• **Exercise**:
The lines to reproduce from the material below are those from the one containing "finalPower_mw 6.28 \" through the one containing "initial_utilization_pct 50.8 \", both included; write them out exactly and add nothing.

***

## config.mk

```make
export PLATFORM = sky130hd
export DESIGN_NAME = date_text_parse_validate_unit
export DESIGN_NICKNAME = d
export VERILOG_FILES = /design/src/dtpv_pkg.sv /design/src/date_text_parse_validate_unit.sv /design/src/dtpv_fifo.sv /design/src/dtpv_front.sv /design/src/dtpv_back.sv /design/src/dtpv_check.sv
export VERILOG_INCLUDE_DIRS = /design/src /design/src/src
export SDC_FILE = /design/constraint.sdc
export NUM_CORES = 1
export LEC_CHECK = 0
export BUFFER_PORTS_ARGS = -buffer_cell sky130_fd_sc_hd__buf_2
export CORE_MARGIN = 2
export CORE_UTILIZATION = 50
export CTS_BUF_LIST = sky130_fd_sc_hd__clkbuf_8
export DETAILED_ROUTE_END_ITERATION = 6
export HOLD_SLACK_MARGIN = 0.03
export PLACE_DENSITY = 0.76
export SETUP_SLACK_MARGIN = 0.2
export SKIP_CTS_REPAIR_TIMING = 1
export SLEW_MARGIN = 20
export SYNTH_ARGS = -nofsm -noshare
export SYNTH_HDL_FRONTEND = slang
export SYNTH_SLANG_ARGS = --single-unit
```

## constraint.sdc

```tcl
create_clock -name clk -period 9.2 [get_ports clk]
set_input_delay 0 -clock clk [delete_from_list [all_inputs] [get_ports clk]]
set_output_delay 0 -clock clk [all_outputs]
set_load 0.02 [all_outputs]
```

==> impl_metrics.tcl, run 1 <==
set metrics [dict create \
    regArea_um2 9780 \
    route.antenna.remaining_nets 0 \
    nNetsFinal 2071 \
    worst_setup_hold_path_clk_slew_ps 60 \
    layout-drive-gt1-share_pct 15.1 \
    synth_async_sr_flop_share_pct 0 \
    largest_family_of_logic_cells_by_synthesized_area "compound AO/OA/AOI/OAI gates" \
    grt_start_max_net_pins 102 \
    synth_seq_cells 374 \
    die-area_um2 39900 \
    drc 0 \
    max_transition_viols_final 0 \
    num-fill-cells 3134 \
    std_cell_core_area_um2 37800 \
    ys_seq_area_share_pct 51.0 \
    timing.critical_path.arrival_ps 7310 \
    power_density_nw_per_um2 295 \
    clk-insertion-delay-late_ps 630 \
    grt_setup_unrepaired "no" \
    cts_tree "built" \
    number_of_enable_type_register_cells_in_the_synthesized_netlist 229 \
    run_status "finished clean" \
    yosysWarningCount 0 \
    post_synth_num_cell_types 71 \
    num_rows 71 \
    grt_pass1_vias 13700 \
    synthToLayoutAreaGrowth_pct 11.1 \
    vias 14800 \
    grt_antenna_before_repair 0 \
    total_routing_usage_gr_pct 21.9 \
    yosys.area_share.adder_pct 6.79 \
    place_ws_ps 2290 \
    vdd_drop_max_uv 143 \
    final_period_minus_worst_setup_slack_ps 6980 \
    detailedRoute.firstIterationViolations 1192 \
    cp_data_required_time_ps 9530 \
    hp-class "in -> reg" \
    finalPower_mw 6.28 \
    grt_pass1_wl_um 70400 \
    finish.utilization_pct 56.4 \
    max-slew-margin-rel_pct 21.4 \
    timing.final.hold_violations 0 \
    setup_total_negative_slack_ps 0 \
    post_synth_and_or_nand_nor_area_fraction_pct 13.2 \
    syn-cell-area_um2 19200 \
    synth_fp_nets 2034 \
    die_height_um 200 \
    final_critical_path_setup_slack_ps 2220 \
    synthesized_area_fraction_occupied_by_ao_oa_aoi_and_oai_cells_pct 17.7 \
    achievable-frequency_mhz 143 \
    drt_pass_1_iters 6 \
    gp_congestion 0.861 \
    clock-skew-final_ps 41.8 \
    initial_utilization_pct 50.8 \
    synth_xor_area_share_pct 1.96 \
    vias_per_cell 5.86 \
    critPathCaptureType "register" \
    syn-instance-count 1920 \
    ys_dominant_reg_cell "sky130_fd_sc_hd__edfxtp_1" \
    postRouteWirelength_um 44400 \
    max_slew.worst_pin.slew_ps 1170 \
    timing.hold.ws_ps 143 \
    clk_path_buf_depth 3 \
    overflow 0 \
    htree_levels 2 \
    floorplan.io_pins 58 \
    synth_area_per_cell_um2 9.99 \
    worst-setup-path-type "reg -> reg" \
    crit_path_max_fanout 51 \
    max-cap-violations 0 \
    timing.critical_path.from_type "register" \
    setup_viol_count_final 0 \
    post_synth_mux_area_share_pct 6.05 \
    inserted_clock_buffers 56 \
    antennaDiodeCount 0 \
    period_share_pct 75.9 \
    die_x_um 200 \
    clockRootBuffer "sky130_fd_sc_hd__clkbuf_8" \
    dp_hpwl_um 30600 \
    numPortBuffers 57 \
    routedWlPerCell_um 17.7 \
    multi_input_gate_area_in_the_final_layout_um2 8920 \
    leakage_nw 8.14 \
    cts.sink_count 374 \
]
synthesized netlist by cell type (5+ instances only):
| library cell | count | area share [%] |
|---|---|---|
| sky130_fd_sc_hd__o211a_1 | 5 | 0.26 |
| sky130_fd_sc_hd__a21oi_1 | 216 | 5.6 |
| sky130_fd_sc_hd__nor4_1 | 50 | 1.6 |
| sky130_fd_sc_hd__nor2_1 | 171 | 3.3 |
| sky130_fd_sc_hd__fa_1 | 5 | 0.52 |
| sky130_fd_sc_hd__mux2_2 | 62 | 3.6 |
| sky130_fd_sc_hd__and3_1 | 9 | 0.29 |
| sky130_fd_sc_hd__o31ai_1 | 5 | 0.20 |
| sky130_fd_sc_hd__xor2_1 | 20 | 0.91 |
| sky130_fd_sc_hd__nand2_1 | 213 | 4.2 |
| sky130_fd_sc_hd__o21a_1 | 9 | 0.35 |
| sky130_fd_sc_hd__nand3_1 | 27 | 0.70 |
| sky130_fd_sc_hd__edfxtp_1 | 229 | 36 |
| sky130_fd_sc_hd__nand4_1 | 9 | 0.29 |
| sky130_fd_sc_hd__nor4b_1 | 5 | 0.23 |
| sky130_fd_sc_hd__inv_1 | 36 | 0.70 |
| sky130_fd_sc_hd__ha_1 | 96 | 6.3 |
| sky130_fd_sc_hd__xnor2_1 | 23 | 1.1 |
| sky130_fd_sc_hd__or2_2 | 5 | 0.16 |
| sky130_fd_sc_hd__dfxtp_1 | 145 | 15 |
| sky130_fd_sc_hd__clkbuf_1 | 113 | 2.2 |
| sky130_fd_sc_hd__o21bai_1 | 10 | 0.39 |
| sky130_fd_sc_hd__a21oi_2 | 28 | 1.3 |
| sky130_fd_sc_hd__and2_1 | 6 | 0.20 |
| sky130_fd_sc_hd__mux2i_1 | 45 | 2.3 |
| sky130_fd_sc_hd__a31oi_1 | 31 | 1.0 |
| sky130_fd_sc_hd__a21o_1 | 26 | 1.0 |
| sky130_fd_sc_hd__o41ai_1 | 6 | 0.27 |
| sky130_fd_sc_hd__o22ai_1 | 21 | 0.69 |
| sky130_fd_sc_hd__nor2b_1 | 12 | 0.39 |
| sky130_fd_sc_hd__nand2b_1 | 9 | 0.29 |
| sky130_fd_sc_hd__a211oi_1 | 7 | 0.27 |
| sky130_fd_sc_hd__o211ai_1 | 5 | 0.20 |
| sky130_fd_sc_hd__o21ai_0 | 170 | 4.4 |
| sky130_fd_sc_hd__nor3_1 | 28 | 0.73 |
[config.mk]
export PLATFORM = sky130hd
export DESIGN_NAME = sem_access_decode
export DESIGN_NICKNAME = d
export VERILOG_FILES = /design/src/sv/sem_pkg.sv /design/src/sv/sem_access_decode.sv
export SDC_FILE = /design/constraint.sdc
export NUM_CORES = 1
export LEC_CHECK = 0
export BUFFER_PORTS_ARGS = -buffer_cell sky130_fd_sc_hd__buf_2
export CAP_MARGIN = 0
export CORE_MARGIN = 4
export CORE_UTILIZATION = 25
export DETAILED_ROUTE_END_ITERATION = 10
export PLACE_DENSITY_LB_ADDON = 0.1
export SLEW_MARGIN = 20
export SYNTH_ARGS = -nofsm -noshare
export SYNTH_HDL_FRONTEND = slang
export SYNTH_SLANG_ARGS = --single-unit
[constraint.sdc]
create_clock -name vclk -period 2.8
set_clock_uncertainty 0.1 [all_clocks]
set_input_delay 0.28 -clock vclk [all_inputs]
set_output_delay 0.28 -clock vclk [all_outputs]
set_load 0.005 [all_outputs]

***

• **Written response**:
    finalPower_mw 6.28 \
    grt_pass1_wl_um 70400 \
    finish.utilization_pct 56.4 \
    max-slew-margin-rel_pct 21.4 \
    timing.final.hold_violations 0 \
    setup_total_negative_slack_ps 0 \
    post_synth_and_or_nand_nor_area_fraction_pct 13.2 \
    syn-cell-area_um2 19200 \
    synth_fp_nets 2034 \
    die_height_um 200 \
    final_critical_path_setup_slack_ps 2220 \
    synthesized_area_fraction_occupied_by_ao_oa_aoi_and_oai_cells_pct 17.7 \
    achievable-frequency_mhz 143 \
    drt_pass_1_iters 6 \
    gp_congestion 0.861 \
    clock-skew-final_ps 41.8 \
    initial_utilization_pct 50.8 \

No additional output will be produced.